Kumar puso en marcha el motor mientras Brant hurgaba entre los objetos amontonados sobre el piso del bote hasta encontrar un pequeño frasco de colores brillantes.

— No, gracias — dijo Loren, cuando Brant le ofreció una pildorita, de efecto levemente narcótico —. No quiero contraer ningún hábito que sea difícil de abandonar.

No había terminado de hacer esa observación cuando comprendió su error. Tal vez la hizo por un impulso perverso de su subconsciente, tal vez por sentirse culpable. De todas maneras, Brant no advirtió ninguna intención oculta en sus palabras. Tendido de espaldas, las manos entrelazadas bajo la nuca, contemplaba el cielo despejado.

— De día se ve el Magallanes — dijo Loren para cambiar de tema —. La cuestión es saber dónde mirar. Yo nunca pude verlo.

— Mirissa lo ha visto varias veces — terció Kumar —. Me mostró cómo hacerlo. Hay que llamar al Observatorio para averiguar la hora del tránsito y salir y tenderse de espaldas. Es como una estrella brillante y no parece moverse, pero si apartas la vista un solo instante lo pierdes.

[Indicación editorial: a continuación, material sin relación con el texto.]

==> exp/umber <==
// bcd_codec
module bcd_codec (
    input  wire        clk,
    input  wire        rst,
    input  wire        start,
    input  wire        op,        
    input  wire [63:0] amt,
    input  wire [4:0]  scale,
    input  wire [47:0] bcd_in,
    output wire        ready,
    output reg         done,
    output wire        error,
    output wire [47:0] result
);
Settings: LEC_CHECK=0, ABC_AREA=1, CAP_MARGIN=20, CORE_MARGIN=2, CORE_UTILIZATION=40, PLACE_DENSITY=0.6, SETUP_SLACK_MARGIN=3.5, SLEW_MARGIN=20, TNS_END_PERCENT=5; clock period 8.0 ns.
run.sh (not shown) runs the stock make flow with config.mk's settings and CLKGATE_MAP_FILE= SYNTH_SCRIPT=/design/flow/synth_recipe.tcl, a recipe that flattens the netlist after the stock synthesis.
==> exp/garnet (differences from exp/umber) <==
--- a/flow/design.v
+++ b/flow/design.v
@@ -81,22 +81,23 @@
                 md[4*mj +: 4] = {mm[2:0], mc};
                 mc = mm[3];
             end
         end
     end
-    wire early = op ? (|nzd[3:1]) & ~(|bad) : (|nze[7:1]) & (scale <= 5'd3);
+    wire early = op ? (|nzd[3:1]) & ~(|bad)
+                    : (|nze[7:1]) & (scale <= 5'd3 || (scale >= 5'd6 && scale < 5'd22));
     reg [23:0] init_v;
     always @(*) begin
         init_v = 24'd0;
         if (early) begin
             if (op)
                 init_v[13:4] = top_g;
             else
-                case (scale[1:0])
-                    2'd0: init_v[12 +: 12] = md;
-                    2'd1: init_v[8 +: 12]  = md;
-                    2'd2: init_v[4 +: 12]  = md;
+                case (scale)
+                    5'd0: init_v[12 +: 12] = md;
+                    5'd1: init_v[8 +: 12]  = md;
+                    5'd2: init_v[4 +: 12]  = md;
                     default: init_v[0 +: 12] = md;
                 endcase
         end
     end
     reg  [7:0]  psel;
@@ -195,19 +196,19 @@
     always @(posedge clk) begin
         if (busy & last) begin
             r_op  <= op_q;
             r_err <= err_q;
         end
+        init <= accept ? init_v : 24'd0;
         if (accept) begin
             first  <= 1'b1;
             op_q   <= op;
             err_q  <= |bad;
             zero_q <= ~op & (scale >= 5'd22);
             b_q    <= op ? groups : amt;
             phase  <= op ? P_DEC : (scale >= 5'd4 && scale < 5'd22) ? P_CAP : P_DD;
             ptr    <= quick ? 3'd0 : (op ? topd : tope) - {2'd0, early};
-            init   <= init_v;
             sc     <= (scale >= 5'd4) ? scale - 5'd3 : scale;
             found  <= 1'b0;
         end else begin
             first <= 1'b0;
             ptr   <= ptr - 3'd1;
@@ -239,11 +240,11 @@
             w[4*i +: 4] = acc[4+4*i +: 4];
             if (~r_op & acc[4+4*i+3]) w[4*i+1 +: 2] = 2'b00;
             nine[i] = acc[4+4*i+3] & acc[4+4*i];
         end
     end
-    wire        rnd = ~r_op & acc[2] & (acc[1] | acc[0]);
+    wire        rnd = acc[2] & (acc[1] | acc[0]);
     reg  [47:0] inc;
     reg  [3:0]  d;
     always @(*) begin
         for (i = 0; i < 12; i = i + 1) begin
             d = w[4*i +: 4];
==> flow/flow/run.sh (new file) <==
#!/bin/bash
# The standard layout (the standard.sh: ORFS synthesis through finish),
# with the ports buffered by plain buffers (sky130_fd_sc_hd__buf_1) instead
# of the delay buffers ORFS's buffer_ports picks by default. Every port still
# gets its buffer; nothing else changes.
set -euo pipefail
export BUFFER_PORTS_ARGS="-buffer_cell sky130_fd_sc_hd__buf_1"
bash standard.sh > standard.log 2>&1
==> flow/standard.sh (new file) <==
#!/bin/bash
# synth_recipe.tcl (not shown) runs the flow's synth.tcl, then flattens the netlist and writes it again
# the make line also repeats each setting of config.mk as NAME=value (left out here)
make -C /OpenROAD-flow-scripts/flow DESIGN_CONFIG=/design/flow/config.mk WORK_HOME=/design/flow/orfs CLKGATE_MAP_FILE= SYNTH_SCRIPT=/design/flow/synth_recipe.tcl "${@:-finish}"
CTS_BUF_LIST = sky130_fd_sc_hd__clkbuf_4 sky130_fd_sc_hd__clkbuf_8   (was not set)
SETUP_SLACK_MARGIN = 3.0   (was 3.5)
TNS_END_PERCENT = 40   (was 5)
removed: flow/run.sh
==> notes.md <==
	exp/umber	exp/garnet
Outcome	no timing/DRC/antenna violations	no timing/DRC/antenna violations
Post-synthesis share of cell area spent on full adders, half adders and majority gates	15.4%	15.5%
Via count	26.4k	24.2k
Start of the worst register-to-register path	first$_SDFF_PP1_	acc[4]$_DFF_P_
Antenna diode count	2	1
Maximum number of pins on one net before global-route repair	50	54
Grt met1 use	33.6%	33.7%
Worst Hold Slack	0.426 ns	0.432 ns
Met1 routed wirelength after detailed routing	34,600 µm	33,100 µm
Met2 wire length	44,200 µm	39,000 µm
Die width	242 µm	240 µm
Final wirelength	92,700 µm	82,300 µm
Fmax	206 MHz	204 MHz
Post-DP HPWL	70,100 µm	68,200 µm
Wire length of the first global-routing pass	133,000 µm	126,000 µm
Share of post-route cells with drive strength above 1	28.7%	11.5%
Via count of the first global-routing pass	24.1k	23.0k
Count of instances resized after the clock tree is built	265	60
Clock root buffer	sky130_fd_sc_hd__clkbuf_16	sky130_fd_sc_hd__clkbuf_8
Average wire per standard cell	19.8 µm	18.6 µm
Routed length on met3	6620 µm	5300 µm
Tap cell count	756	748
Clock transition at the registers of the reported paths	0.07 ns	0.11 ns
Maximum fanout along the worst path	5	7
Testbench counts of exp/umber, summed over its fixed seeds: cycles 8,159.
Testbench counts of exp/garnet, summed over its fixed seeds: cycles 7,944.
Source: an optimization exercise on an open RTL-to-GDS flow (aim: a short achievable clock period and few clock cycles). Production flows keep margins and buffers that such runs may drop. Function was checked by simulation only, so behaviour that the tests miss may differ from the original. Power figures rest on the tool's default switching activity, not on a simulated workload.

$ cat design/flow/run.sh
#!/bin/bash
# synth_recipe.tcl (not shown) runs the flow's synth.tcl, then flattens the netlist and writes it again
# the make line also repeats each setting of config.mk as NAME=value (left out here)
make -C /OpenROAD-flow-scripts/flow DESIGN_CONFIG=/design/flow/config.mk WORK_HOME=/design/flow/orfs CLKGATE_MAP_FILE= SYNTH_SCRIPT=/design/flow/synth_recipe.tcl finish
$ cat design/flow/config.mk
export PLATFORM = sky130hd
export DESIGN_NAME = dlt645_rx
export DESIGN_NICKNAME = dlt645_rx
export VERILOG_FILES = /design/flow/design.v
export SDC_FILE = /design/flow/constraint.sdc
export NUM_CORES = 4
export LEC_CHECK = 0
export CAP_MARGIN = 20
export CORE_MARGIN = 2
export CORE_UTILIZATION = 40
export SLEW_MARGIN = 20
$ cat design/flow/constraint.sdc
create_clock -name core_clock -period 4.0 [get_ports {clk}]
set_input_delay 0.8000 -clock core_clock [delete_from_list [all_inputs] [get_ports {clk}]]
set_output_delay 0.8000 -clock core_clock [all_outputs]
set_load 0.01 [all_outputs]
$ cat design/flow/design.v
module dlt645_rx (
    input  wire        clk,
    input  wire        rst,           
    input  wire        strict,        
    input  wire        in_valid,
    output wire        in_ready,
    input  wire [31:0] in_data,
    input  wire [2:0]  in_nbytes,     
    output reg         out_valid,
    input  wire        out_ready,
    output reg         out_is_result,
    output reg  [31:0] out_data,
    output reg  [2:0]  out_nbytes,
    output reg         out_ok,
    output reg  [2:0]  out_cause,
    output reg  [15:0] out_count,
    output reg  [15:0] out_pre,
    output reg  [47:0] out_addr,
    output reg  [7:0]  out_ctrl,
    output reg  [7:0]  out_len,
    output reg  [7:0]  out_cs,
    output reg  [7:0]  out_end
);
    localparam [7:0] PRE_BYTE   = 8'hFE;
    localparam [7:0] START_BYTE = 8'h68;
    localparam [7:0] END_BYTE   = 8'h16;
    localparam [2:0] C_NONE         = 3'd0;
    localparam [2:0] C_WRONG_START1 = 3'd1;
    localparam [2:0] C_WRONG_START2 = 3'd2;
    localparam [2:0] C_BAD_CHECKSUM = 3'd4;
    localparam [2:0] C_WRONG_END    = 3'd5;
    localparam [2:0] S_PRE  = 3'd0;
    localparam [2:0] S_ADDR = 3'd1;
    localparam [2:0] S_S2   = 3'd2;
    localparam [2:0] S_CTRL = 3'd3;
    localparam [2:0] S_LEN  = 3'd4;
    localparam [2:0] S_DATA = 3'd5;
    localparam [2:0] S_CS   = 3'd6;
    localparam [2:0] S_END  = 3'd7;
    reg        buf_full;
    reg [31:0] buf_data;
    reg [2:0]  buf_cnt;
    reg [1:0]  buf_idx;
    wire out_free = !out_valid || out_ready;
    wire       step     = buf_full && out_free;
    wire [7:0] cur_byte = buf_data[8*buf_idx +: 8];
    wire       buf_last = ({1'b0, buf_idx} + 3'd1 == buf_cnt);
    assign in_ready = !buf_full || (step && buf_last);
    always @(posedge clk) begin
        if (rst) begin
            buf_full <= 1'b0;
            buf_idx  <= 2'd0;
        end else if (in_valid && in_ready) begin
            buf_full <= 1'b1;
            buf_data <= in_data;
            buf_cnt  <= in_nbytes;
            buf_idx  <= 2'd0;
        end else if (step) begin
            if (buf_last)
                buf_full <= 1'b0;
            buf_idx <= buf_idx + 2'd1;
        end
    end
    reg [2:0]  state;
    reg [15:0] pos;        
    reg [15:0] pre_cnt;
    reg [7:0]  sum;
    reg [7:0]  len;
    reg [7:0]  k;          
    reg [47:0] addr;
    reg [7:0]  ctrl;
    reg [7:0]  cs;
    reg [23:0] pack;       
    reg [1:0]  pack_cnt;
    wire [7:0]  sum_next = sum + cur_byte;
    wire [15:0] pos_next = pos + 16'd1;
    task restart;
        begin
            state    <= S_PRE;
            pos      <= 16'd0;
            pre_cnt  <= 16'd0;
            sum      <= 8'd0;
            len      <= 8'd0;
            k        <= 8'd0;
            pack_cnt <= 2'd0;
        end
    endtask
    task emit_result(input ok, input [2:0] cause, input [15:0] count);
        begin
            out_valid     <= 1'b1;
            out_is_result <= 1'b1;
            out_ok        <= ok;
            out_cause     <= cause;
            out_count     <= count;
        end
    endtask
    always @(posedge clk) begin
        if (rst) begin
            out_valid <= 1'b0;
            restart;
        end else begin
            if (out_valid && out_ready)
                out_valid <= 1'b0;
            if (step) begin
                pos <= pos_next;
                case (state)
                    S_PRE: begin
                        if (cur_byte == START_BYTE) begin
                            sum     <= START_BYTE;
                            pre_cnt <= pos;
                            k       <= 8'd0;
                            state   <= S_ADDR;
                        end else if (cur_byte != PRE_BYTE) begin
                            emit_result(1'b0, C_WRONG_START1, pos);
                            restart;
                        end
                    end
                    S_ADDR: begin
                        sum <= sum_next;
                        addr[8*k[2:0] +: 8] <= cur_byte;
                        k <= k + 8'd1;
                        if (k == 8'd5)
                            state <= S_S2;
                    end
                    S_S2: begin
                        if (cur_byte != START_BYTE) begin
                            emit_result(1'b0, C_WRONG_START2, pos);
                            restart;
                        end else begin
                            sum   <= sum_next;
                            state <= S_CTRL;
                        end
                    end
                    S_CTRL: begin
                        sum   <= sum_next;
                        ctrl  <= cur_byte;
                        state <= S_LEN;
                    end
                    S_LEN: begin
                        sum   <= sum_next;
                        len   <= cur_byte;
                        k     <= 8'd0;
                        state <= (cur_byte == 8'd0) ? S_CS : S_DATA;
                    end
                    S_DATA: begin
                        sum <= sum_next;
                        k   <= k + 8'd1;
                        if (pack_cnt == 2'd3 || k + 8'd1 == len) begin
                            out_valid     <= 1'b1;
                            out_is_result <= 1'b0;
                            out_data      <= {8'd0, pack};
                            out_data[8*pack_cnt +: 8] <= cur_byte;
                            out_nbytes    <= {1'b0, pack_cnt} + 3'd1;
                            pack_cnt      <= 2'd0;
                        end else begin
                            pack[8*pack_cnt +: 8] <= cur_byte;
                            pack_cnt <= pack_cnt + 2'd1;
                        end
                        if (k + 8'd1 == len)
                            state <= S_CS;
                    end
                    S_CS: begin
                        if (strict && cur_byte != sum) begin
                            emit_result(1'b0, C_BAD_CHECKSUM, pos);
                            restart;
                        end else begin
                            cs    <= cur_byte;
                            state <= S_END;
                        end
                    end
                    S_END: begin
                        if (strict && cur_byte != END_BYTE) begin
                            emit_result(1'b0, C_WRONG_END, pos);
                        end else begin
                            emit_result(1'b1, C_NONE, pos_next);
                            out_pre  <= pre_cnt;
                            out_addr <= addr;
                            out_ctrl <= ctrl;
                            out_len  <= len;
                            out_cs   <= cs;
                            out_end  <= cur_byte;
                        end
                        restart;
                    end
                    default: restart;
                endcase
            end
        end
    end
endmodule
Context: an optimization exercise on an open-source flow, tuned for small area and few clock cycles. The choices shown serve that exercise and are no tape-out recipe.
Function was checked by simulation only, so behaviour that the tests miss may differ from the original.
Power figures rest on the tool's default switching activity, not on a simulated workload.

Design lasc_ctrl, start of the top module:
module lasc_ctrl (
    input  wire        clk,
    input  wire        rst,           
    input  wire        op_valid,
    input  wire [31:0] op_word,
    output wire        op_ready,
    output wire        rsp_valid,
    output wire [1:0]  rsp_code,      
    output reg         act_valid,
    output reg  [3:0]  act_kind,
    output reg  [15:0] act_data,
    input  wire [7:0]  st_rdata,
    input  wire        st_wfail,
    output reg         booted,
    output reg  [2:0]  mode,
    output reg         scan_active,
    output reg         scan_done,
    output reg  [1:0]  scan_result,
    output reg         flash_armed,
    output wire [7:0]  intensity,
    output reg         ind,
    output reg         cfg_err,
    output wire [13:0] patch,
    output wire [13:0] work,
    output reg  [3:0]  channel,
    output reg  [2:0]  range,
    output reg         zero_based
);
clock: 10.0 ns
lec_check: 0
cap_margin: 0
core_margin: 2
core_utilization: 70
place_density: 0.85
slew_margin: 0
standard.sh (not shown) runs the stock make flow with config.mk's settings and CLKGATE_MAP_FILE= SYNTH_SCRIPT=/design/flow/synth_recipe.tcl, a recipe that flattens the netlist after the stock synthesis.
==> flow/flow/run.sh <==
#!/bin/bash
# The standard layout (standard.sh), with these changes to how the layout is made:
#  - ABC maps all logic, adders included, for area (flow/abc_map.script) instead of
#    the speed script and the adder cell map; registers are mapped before ABC runs,
#    so they are the standard synthesis's own;
#  - the port buffers are the smallest buffer cell;
#  - clock tree: clkbuf_8 buffers, small sink clusters, no dummy loads.
set -euo pipefail
cd "$(dirname "$0")/.."
rm -rf scripts_area
cp -r "$FLOW_HOME/scripts" scripts_area
cp flow/abc_map.script scripts_area/abc_speed.script
export SCRIPTS_DIR="$PWD/scripts_area"
export ADDER_MAP_FILE=
export BUFFER_PORTS_ARGS="-buffer_cell sky130_fd_sc_hd__buf_1"
export CTS_ARGS="-sink_clustering_enable -repair_clock_nets -dont_use_dummy_load -sink_clustering_size 16 -sink_clustering_max_diameter 60 -buf_list sky130_fd_sc_hd__clkbuf_8"
bash standard.sh > standard_flow.log 2>&1
==> flow/flow/abc_map.script <==
&get -n
&st
&deepsyn -T 20
&dc2
&dch -f
&nf -R 1000 -p -F 8 -A 8 -C 32
&st
&dc2
&dch -f
&nf -R 1000 -p -F 8 -A 8 -C 32
&put
The starting point passed the timing, design-rule and antenna checks.
Testbench counts at the start, summed over its fixed seeds: cycles 277,456.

Kumar desaceleró el motor, navegó a baja velocidad por unos instantes y luego detuvo el bote por completo. Loren echó una mirada a su alrededor para orientarse y advirtió con sorpresa que se encontraban por lo menos a un kilómetro de Tarna. Junto al bote flotaba otra boya, con una bandera roja y una gran letra P.